"I
know my mum found my stash of play things in my bedroom because
they had been moved from the way I left them and she has subsequently
been acting very coldly to me. I don't feel in the wrong but
I don't like her treating me like this. What should I do?"
******
Our
parent's generation was even less open than ours on the subject
of masturbation. Being confronted with the fact that you are
active in this area may be causing her some real problems. If
she sees masturbation as 'wrong' then she is working through
the conflict of you, who she loves, doing something that she
sees as wrong. Even if she is comfortable with the idea of masturbation
then coming to terms with the fact you have grown up and have
sexual desires of your own could be difficult for her.
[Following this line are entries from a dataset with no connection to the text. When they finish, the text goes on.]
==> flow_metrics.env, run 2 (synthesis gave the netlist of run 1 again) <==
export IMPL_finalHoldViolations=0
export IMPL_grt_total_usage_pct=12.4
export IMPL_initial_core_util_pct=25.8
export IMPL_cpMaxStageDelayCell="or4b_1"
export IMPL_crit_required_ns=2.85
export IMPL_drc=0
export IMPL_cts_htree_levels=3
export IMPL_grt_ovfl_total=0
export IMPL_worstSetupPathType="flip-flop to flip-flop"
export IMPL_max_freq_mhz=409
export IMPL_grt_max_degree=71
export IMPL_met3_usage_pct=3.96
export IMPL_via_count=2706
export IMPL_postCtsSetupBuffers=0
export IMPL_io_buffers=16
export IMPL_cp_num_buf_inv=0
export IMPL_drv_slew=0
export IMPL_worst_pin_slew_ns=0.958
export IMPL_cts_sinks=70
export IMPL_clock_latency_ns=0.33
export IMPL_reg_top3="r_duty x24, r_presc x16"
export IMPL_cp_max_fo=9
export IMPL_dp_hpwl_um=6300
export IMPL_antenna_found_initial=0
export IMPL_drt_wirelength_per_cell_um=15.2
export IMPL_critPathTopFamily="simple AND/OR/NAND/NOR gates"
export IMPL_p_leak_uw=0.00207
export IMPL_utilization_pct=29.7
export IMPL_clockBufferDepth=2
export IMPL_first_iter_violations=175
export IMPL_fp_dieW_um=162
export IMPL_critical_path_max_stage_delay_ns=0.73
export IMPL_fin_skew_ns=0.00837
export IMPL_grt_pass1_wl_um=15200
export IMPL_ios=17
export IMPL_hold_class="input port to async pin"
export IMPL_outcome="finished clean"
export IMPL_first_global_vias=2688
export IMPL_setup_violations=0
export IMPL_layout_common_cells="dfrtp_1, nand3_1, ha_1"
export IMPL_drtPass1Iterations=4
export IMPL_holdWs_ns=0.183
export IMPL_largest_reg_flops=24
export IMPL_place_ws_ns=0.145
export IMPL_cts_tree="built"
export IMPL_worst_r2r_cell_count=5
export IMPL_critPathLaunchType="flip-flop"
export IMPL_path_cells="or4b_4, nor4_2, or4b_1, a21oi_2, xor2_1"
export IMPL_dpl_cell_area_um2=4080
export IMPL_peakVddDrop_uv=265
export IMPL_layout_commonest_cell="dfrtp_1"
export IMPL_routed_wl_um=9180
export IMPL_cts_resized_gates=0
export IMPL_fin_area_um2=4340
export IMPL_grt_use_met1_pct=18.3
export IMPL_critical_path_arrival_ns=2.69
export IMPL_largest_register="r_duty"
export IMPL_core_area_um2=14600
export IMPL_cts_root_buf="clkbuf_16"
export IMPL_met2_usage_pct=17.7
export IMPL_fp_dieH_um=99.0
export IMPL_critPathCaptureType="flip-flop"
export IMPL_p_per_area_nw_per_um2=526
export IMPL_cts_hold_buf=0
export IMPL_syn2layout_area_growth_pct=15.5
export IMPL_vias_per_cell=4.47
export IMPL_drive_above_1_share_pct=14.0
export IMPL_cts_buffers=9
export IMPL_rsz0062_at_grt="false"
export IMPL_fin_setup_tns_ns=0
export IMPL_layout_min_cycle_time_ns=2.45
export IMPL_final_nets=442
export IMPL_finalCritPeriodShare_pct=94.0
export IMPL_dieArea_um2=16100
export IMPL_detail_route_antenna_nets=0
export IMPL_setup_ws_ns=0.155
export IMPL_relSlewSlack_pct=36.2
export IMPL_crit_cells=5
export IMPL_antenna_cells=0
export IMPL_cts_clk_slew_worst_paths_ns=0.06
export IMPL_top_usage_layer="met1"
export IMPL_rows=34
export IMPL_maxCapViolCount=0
File: config.mk
export PLATFORM = sky130hd
export DESIGN_NAME = reqrsp_share_arb
export DESIGN_NICKNAME = d
export VERILOG_FILES = /design/src/rtl/reqrsp_share_arb.sv
export SDC_FILE = /design/constraint.sdc
export NUM_CORES = 1
export LEC_CHECK = 0
export BUFFER_PORTS_ARGS = -buffer_cell sky130_fd_sc_hd__buf_2
export CAP_MARGIN = 5
export CORE_AREA = 5 5 133 135
export DETAILED_ROUTE_END_ITERATION = 10
export DIE_AREA = 0 0 138 140
export SKIP_CTS_REPAIR_TIMING = 1
export SYNTH_ARGS = -nofsm -noshare
export SYNTH_HDL_FRONTEND = slang
export SYNTH_SLANG_ARGS = --single-unit
File: constraint.sdc
create_clock -name clk_i -period 3 [get_ports clk_i]
set_input_delay 0.6 -clock clk_i [delete_from_list [all_inputs] [get_ports clk_i]]
set_output_delay 0.6 -clock clk_i [all_outputs]
set_load 0.02 [all_outputs]
File: src/rtl/reqrsp_share_arb.sv
// reqrsp_share_arb: round-robin share of one reqrsp master port among NrPorts requesters.
// Optional stall counter enabled by macro REQRSP_SHARE_ARB_STALL_CNT_EN.
package reqrsp_share_arb_pkg;

    typedef struct packed {
        logic [31:0] addr;
        logic        write;
        logic [31:0] data;
        logic [3:0]  strb;
    } q_chan_t;

    typedef struct packed {
        logic [31:0] data;
        logic        error;
    } p_chan_t;

    typedef struct packed {
        q_chan_t q;
        logic    q_valid;
        logic    p_ready;
    } req_t;

    typedef struct packed {
        p_chan_t p;
        logic    p_valid;
        logic    q_ready;
    } rsp_t;

endpackage

module reqrsp_share_arb #(
    parameter int unsigned NrPorts        = 2,
    parameter int unsigned AddrWidth      = 32,
    parameter int unsigned DataWidth      = 32,
    parameter int unsigned MaxOutstanding = 4,
    parameter type         req_t          = reqrsp_share_arb_pkg::req_t,
    parameter type         rsp_t          = reqrsp_share_arb_pkg::rsp_t
) (
    input  logic               clk_i,
    input  logic               rst_i,
    input  req_t [NrPorts-1:0] slv_req_i,
    output rsp_t [NrPorts-1:0] slv_rsp_o,
    output req_t               mst_req_o,
    input  rsp_t               mst_rsp_i,
    output logic [31:0]        stall_cnt_o
);

    localparam int unsigned IdxW = (NrPorts > 1) ? $clog2(NrPorts) : 1;
    localparam int unsigned PtrW = (MaxOutstanding > 1) ? $clog2(MaxOutstanding) : 1;
    localparam int unsigned CntW = $clog2(MaxOutstanding + 1);

    if ($bits(req_t) != AddrWidth + DataWidth + DataWidth / 8 + 3) begin : g_bad_req
        $error("req_t does not match AddrWidth/DataWidth");
    end
    if ($bits(rsp_t) != DataWidth + 3) begin : g_bad_rsp
        $error("rsp_t does not match DataWidth");
    end

    logic [IdxW-1:0] r_rr;
    logic            r_lock;
    logic [IdxW-1:0] r_lock_idx;
    logic [IdxW-1:0] r_fifo [MaxOutstanding];
    logic [PtrW-1:0] r_wr;
    logic [PtrW-1:0] r_rd;
    logic [CntW-1:0] r_cnt;

    logic [IdxW-1:0] w_arb;
    logic [IdxW-1:0] w_win;
    logic [IdxW-1:0] w_head;
    logic            w_any;
    logic            w_full;
    logic            w_empty;
    logic            w_qv;
    logic            w_pready;
    logic            w_push;
    logic            w_pop;

    function automatic logic [PtrW-1:0] f_inc(input logic [PtrW-1:0] p);
        return (p == PtrW'(MaxOutstanding - 1)) ? '0 : p + 1'b1;
    endfunction

    assign w_full   = (r_cnt == CntW'(MaxOutstanding));
    assign w_empty  = (r_cnt == '0);
    assign w_head   = r_fifo[r_rd];
    assign w_win    = r_lock ? r_lock_idx : w_arb;
    assign w_qv     = w_any && !w_full && !rst_i;
    assign w_pready = slv_req_i[w_head].p_ready && !w_empty && !rst_i;
    assign w_push   = w_qv && mst_rsp_i.q_ready;
    assign w_pop    = w_pready && mst_rsp_i.p_valid;

    // Round-robin search: first valid port at or after the pointer.
    always_comb begin
        int p;
        p     = 0;
        w_any = 1'b0;
        w_arb = r_rr;
        for (int k = 0; k < int'(NrPorts); k++) begin
            p = int'(r_rr) + k;
            if (p >= int'(NrPorts)) p = p - int'(NrPorts);
            if (!w_any && slv_req_i[p].q_valid) begin
                w_any = 1'b1;
                w_arb = IdxW'(p);
            end
        end
    end

    // Route q from the winner and p back to the FIFO head.
    always_comb begin
        mst_req_o         = '0;
        mst_req_o.q       = slv_req_i[w_win].q;
        mst_req_o.q_valid = w_qv;
        mst_req_o.p_ready = w_pready;
        slv_rsp_o         = '0;
        for (int i = 0; i < int'(NrPorts); i++) begin
            slv_rsp_o[i].p = mst_rsp_i.p;
        end
        slv_rsp_o[w_win].q_ready  = mst_rsp_i.q_ready && !w_full && !rst_i;
        slv_rsp_o[w_head].p_valid = mst_rsp_i.p_valid && !w_empty && !rst_i;
    end

    // Arbitration pointer, grant lock and FIFO bookkeeping.
    always_ff @(posedge clk_i) begin
        if (rst_i) begin
            r_rr       <= '0;
            r_lock     <= 1'b0;
            r_lock_idx <= '0;
            r_wr       <= '0;
            r_rd       <= '0;
            r_cnt      <= '0;
        end else begin
            if (w_push) begin
                r_lock <= 1'b0;
                r_rr   <= (w_win == IdxW'(NrPorts - 1)) ? '0 : w_win + 1'b1;
            end else if (w_qv) begin
                r_lock     <= 1'b1;
                r_lock_idx <= w_win;
            end
            if (w_push) r_wr <= f_inc(r_wr);
            if (w_pop) r_rd <= f_inc(r_rd);
            if (w_push && !w_pop) r_cnt <= r_cnt + 1'b1;
            else if (!w_push && w_pop) r_cnt <= r_cnt - 1'b1;
        end
    end

    // Index storage needs no reset; occupancy is tracked by r_cnt.
    always_ff @(posedge clk_i) begin
        if (w_push) r_fifo[r_wr] <= w_win;
    end

`ifdef REQRSP_SHARE_ARB_STALL_CNT_EN
    logic [31:0] r_stall;

    // Saturating count of cycles with a pending request but no handshake.
    always_ff @(posedge clk_i) begin
        if (rst_i) r_stall <= '0;
        else if (w_any && !w_push && r_stall != '1) r_stall <= r_stall + 1'b1;
    end

    assign stall_cnt_o = r_stall;
`else
    assign stall_cnt_o = '0;
`endif

    for (genvar g = 0; g < NrPorts; g++) begin : g_chk
        a_q_stable : assert property (@(posedge clk_i) disable iff (rst_i)
            slv_req_i[g].q_valid && !slv_rsp_o[g].q_ready
            |=> slv_req_i[g].q_valid && $stable(slv_req_i[g].q));
    end

    a_p_empty : assert property (@(posedge clk_i) disable iff (rst_i)
        mst_rsp_i.p_valid |-> !w_empty);

endmodule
It is
going to take her time and there is only so much you can do
to help. Trying too hard could force her into saying or doing
something you may both regret. Be patient. If she raises the
subject then be frank and tell her that you know its natural
and normal and that you intend to continue and that you hope
she can understand. If she continues to treat you coldly then
try to be warm to her and she may well respond as she sees you
are still the daughter she loves, no matter what. The only scenario
I have a concern about is if she tries to precipitate a confrontation
by removing your toys or trying to insist you do as she wants
in her house. (I don't know her so I can't say it won't happen,
but it is very unlikely unless you have a problem relationship
to start with). If she takes this stance you can stand your
ground or you can agree to do as she asks - then it would be
up to you whether you stick to your word or not.